Proof of Reducibility over $(\mathbb{Z}/n\mathbb{Z})[S]$:  For constant polynomials, the claim is easy to verify (also, see the remark below).  Let $p(S)\in(\mathbb{Z}/n\mathbb{Z})[S]$ be a non-constant polynomial satisfying the condition.  Write $M(S)$ for the set of all monomials in variables in $S$ (note that $1\in M(S)$ always, even for $S=\emptyset$).  Then, $p(S)=\displaystyle\sum_{m\in M(S)}\,t_m\,m$ for some $t_m\in\mathbb{Z}/n\mathbb{Z}$ with $m\in M(S)$ (note that all but finitely many $t_m$'s are zero).  Let $\text{supp}\big(p(S)\big)$ denote the support of $p(S)$, i.e., the subset $T\supseteq \{1\}$ of $M(S)$ such that, for $m\in M(S)\setminus\{1\}$, $t_m\neq 0$ iff $m\in T$.  Observe that $\{1\}\subsetneq \text{supp}\big(p(S)\big)$.  Then, consider $$\mathbf{V}:=\left(\textbf{v}^i\right)_{i=1,2,\ldots,r}\in\left\{\textbf{a},\textbf{b}\right\}^r\,.$$
where $\textbf{a}=\left(a_m\right)_{m\in\text{supp}\big(p(S)\big)}$ satisfies $a_1=1$ and $a_m=0$ for all other $m$'s, whereas $\textbf{b}=\left(b_m\right)_{m\in\text{supp}\big(p(S)\big)}$ has $b_m=t_m$ for all $m$.  Take $f_\textbf{V}(S),g_\textbf{V}(S)\in(\mathbb{Z}/n\mathbb{Z})[S]$ to be the polynomials $$f_\textbf{V}(S)=\displaystyle\sum_{m\in\text{supp}\big(p(S)\big)}\,\phi_m\,m\text{ and }g_\textbf{V}(S)=\displaystyle\sum_{m\in\text{supp}\big(p(S)\big)}\,\gamma_m\,m$$ where the $\phi_m$'s and the $\gamma_m$'s are the unique elements of $\mathbb{Z}/n\mathbb{Z}$ such that $\phi_1\equiv v^i_1\pmod{p_i^{k_i}}$, $\gamma_1\equiv 1+t_1-v^i_1\pmod{p_i^{k_i}}$, $\phi_m\equiv v^i_m\pmod{p_i^{k_i}}$ and $\gamma_m\equiv t_m-v^i_m\pmod{p_i^{k_i}}$, for all $i=1,2,\ldots,r$ and $m\in \text{supp}\big(p(S)\big)\setminus\{1\}$.  Here, $\textbf{v}^i=\left(v_m^i\right)_{m\in\text{supp}\big(p(S)\big)}$ for each $i=1,2,\ldots,r$.  It follows that $p(S)=f_\textbf{V}(S)\,g_\textbf{V}(S)$, and so $p(S)$ has at least $2^{\rho-1}-1\geq 1$ essentially distinct nontrivial factorizations in $(\mathbb{Z}/n\mathbb{Z})[S]$, where $\rho$ is the number of $i\in\{1,2,\ldots,r\}$ such that $p(S)$ is not a unit element in $\left(\mathbb{Z}/p_i^{k_i}\mathbb{Z}\right)[S]$.

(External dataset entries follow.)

Background: an optimization exercise with open tools, aiming at small area. Do not read the settings as production practice.
Only simulation tests tie the RTL to the original design; equivalence was not proved.
No activity file was given, so power comes from the tool's default toggle rates.

// vga_object_compositor
module vga_object_compositor #(
    parameter int NUM_OBJ = 16,
    parameter int COORD_W = 10,
    parameter int COLOR_W = 10,
    parameter int TYPE_W  = 10
) (
    input  logic                       iVGA_CLK,
    input  logic                       iRST,
    input  logic [COORD_W-1:0]         iVGA_X,
    input  logic [COORD_W-1:0]         iVGA_Y,
    input  logic                       iFrame_Start,
    input  logic                       iWr_Valid,
    output logic                       oWr_Ready,
    input  logic [$clog2(NUM_OBJ)-1:0] iWr_Idx,
    input  logic [COORD_W-1:0]         iWr_X,
    input  logic [COORD_W-1:0]         iWr_Y,
    input  logic [COORD_W-1:0]         iWr_W,
    input  logic [COORD_W-1:0]         iWr_H,
    input  logic [TYPE_W-1:0]          iWr_Type,
    input  logic                       iWr_En,
    output logic [COLOR_W-1:0]         oRed,
    output logic [COLOR_W-1:0]         oGreen,
    output logic [COLOR_W-1:0]         oBlue,
    output logic                       oHit_Valid,
    output logic [$clog2(NUM_OBJ)-1:0] oHit_Idx
);
export LEC_CHECK = 0
export CAP_MARGIN = 20
export CORE_MARGIN = 2
export CORE_UTILIZATION = 65
export SLEW_MARGIN = 20
create_clock -name core_clock -period 5.0 [get_ports {iVGA_CLK}]
standard.sh (not shown) runs the stock make flow with config.mk's settings and CLKGATE_MAP_FILE= SYNTH_SCRIPT=/design/flow/synth_recipe.tcl, a recipe that flattens the netlist after the stock synthesis.
==> flow/flow/run.sh <==
#!/bin/bash
# Own layout flow: the standard synthesis, then an area-oriented re-mapping of the
# combinational logic only (every register instance is kept as the standard synthesis made
# it), then the standard ORFS flow from floorplan on, with a smaller port buffer and a
# clock tree built from clkbuf_8 leaf clusters without dummy loads.
set -euo pipefail
W=$(pwd)
F=$W/flow
R=$W/orfs/results/${FLOW_PLATFORM}/vga_object_compositor/base
LIB=$FLOW_HOME/platforms/${FLOW_PLATFORM}/lib/sky130_fd_sc_hd__tt_025C_1v80.lib
YOSYS=$FLOW_HOME/../tools/install/yosys/bin/yosys
[ -x "$YOSYS" ] || YOSYS=yosys

# 1. Standard synthesis.
bash standard.sh synth > $W/log_1_synth.txt 2>&1
cp $R/1_2_yosys.v $W/synth_standard.v

# 2. Re-map the combinational logic for area.
SEQ=$(grep -o "sky130_fd_sc_hd__[a-z0-9_]*" $W/synth_standard.v | sort -u | grep -E "__(s?e?df|dl)" | tr '\n' ' ')
DONTUSE=""
for c in $(cat $F/dont_use.txt); do DONTUSE="$DONTUSE -dont_use $c"; done
IN=$W/synth_standard.v OUT=$W/synth_remap.v LIB=$LIB TOP=$FLOW_TOP DONTUSE="$DONTUSE" \
  SCRIPT=$F/area.abc SEQ="$SEQ" $YOSYS -c $F/remap.tcl > $W/log_2_remap.txt 2>&1
cp $W/synth_remap.v $R/1_2_yosys.v
rm -f $R/1_synth.odb
bash standard.sh synth > $W/log_3_synth_odb.txt 2>&1

# 3. Floorplan to final layout.
CTS="-sink_clustering_enable -repair_clock_nets -dont_use_dummy_load -buf_list sky130_fd_sc_hd__clkbuf_8 -sink_clustering_size 18 -sink_clustering_max_diameter 60"
bash standard.sh "CTS_ARGS=$CTS" "BUFFER_PORTS_ARGS=-buffer_cell sky130_fd_sc_hd__buf_1" finish > $W/log_4_layout.txt 2>&1
==> flow/flow/area.abc <==
strash
ifraig
scorr
dc2
strash
dch -f
map -a -B 0
topo
strash
dch -f
map -a -B 0
topo
Other scripts of this flow, unchanged in this note and not shown: flow/flow/dont_use.txt, flow/flow/remap.tcl
The baseline finished with timing, DRC and antenna clean.
Edit:
--- a/flow/flow/run.sh
+++ b/flow/flow/run.sh
@@ -28,3 +28,3 @@
 # 3. Floorplan to final layout.
-CTS="-sink_clustering_enable -repair_clock_nets -dont_use_dummy_load -buf_list sky130_fd_sc_hd__clkbuf_8 -sink_clustering_size 18 -sink_clustering_max_diameter 60"
+CTS="-sink_clustering_enable -repair_clock_nets -dont_use_dummy_load -buf_list sky130_fd_sc_hd__clkbuf_8 -sink_clustering_size 18 -sink_clustering_max_diameter 80"
 bash standard.sh "CTS_ARGS=$CTS" "BUFFER_PORTS_ARGS=-buffer_cell sky130_fd_sc_hd__buf_1" finish > $W/log_4_layout.txt 2>&1
==> flow/flow/area.abc (replaced) <==
strash
ifraig
dc2
&get -n
&deepsyn -T 60
&put
strash
dch -f
map -a
topo
- CORE_UTILIZATION: 65 -> 70
- PLACE_DENSITY: not set -> 0.8
Design area falls slightly.
Setup slack loses 0.30 ns.
Sequential power barely changes.
Power falls slightly.
Wire length falls by a few percent.
Combinational power falls by roughly a tenth.
Edit:
- CORE_UTILIZATION: 70 -> 75
- PLACE_DENSITY: 0.8 -> 0.86
Effect: The changed run completed without violations; worst hold slack gets better by 0.011 ns; synthesized cell count is unchanged; register-to-register slack is worse by 0.06 ns; global-route usage came out higher by 3.7 points; die area went down by a few percent; flip-flop and latch count stays the same.
Edit:
--- a/flow/flow/run.sh
+++ b/flow/flow/run.sh
@@ -28,3 +28,3 @@
 # 3. Floorplan to final layout.
-CTS="-sink_clustering_enable -repair_clock_nets -dont_use_dummy_load -buf_list sky130_fd_sc_hd__clkbuf_8 -sink_clustering_size 18 -sink_clustering_max_diameter 80"
+CTS="-sink_clustering_enable -repair_clock_nets -dont_use_dummy_load -buf_list sky130_fd_sc_hd__clkbuf_8 -sink_clustering_size 20 -sink_clustering_max_diameter 60"
 bash standard.sh "CTS_ARGS=$CTS" "BUFFER_PORTS_ARGS=-buffer_cell sky130_fd_sc_hd__buf_1" finish > $W/log_4_layout.txt 2>&1
==> flow/flow/area.abc (replaced) <==
strash
ifraig
scorr
dc2
strash
dch -f
map -a -B 0
topo
strash
dch -f
map -a -B 0
topo
- CORE_UTILIZATION: 75 -> 65
- PLACE_DENSITY: 0.86 -> not set
The changed run went through all stages and came out clean.
Critical path depth decreases by 6.
Sequential power barely changes.
Synthesized area is about the same.

==> port drivers added, routing unchanged <==
Ports are ideal in the flow. The routed layouts listed here were re-timed in OpenROAD.
Step 1, drivers: a clkbuf_16 drives iVGA_CLK and a buf_2 each remaining input, both assumed.
Step 2 adds t to the input delays and takes it off the output delays; t is the mean of the earliest and latest rising clock arrival at the registers after step 1. Input paths then give back, and output paths get back, about the clock's delay inside the block.
a / b / c = ideal / step 1 / step 2; a / b = the first two.
| run | shift t [ns] | setup WS [ns] | slew at the worst register clock pin (ns) | worst data-port slew with drivers (ns) |
|---|---|---|---|---|
| the first run | 0.768 | 0.824 / 0.851 / 0.083 | 0.12 / 0.12 | 0.18 |
| the second run | 0.772 | 0.526 / 0.572 / -0.200 | 0.12 / 0.12 | 0.12 |
| the third run | 0.780 | 0.489 / 0.527 / -0.253 | 0.11 / 0.11 | 0.14 |
| the fourth run | 0.754 | 0.799 / 0.845 / 0.091 | 0.12 / 0.12 | 0.17 |
With both steps, setup timing fails in the second run and the third run, where it was met with ideal ports. For the third run, which loses most, drivers alone change the setup slack by +0.038 ns; drivers and shift together by -0.742 ns.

Remark: All irreducible constant polynomials are indeed known.  For example, $3$ is an irreducible element of $\mathbb{Z}/225\mathbb{Z}$.  In fact, we have the following statement for all positive integers $r$ ($r=1$ included): $u\,p_1^{\nu_1}p_2^{\nu_2}\cdots p_r^{\nu_r}$, where $u$ is a unit element of $\mathbb{Z}/n\mathbb{Z}$ and $\nu_1,\nu_2,\ldots,\nu_r\in\mathbb{N}_0$, is an irreducible element of $(\mathbb{Z}/n\mathbb{Z})[S]$ if and only if there exists exactly one $i\in\{1,2,\ldots,r\}$ such that $\nu_i\neq 0$ and this $i$ must satisfy $\nu_i=1<k_i$. (As you can see, $7$ is reducible in $\mathbb{Z}/189\mathbb{Z}$ because $7=14\cdot 14$ in $\mathbb{Z}/189\mathbb{Z}$ and $14$ is not a unit element.)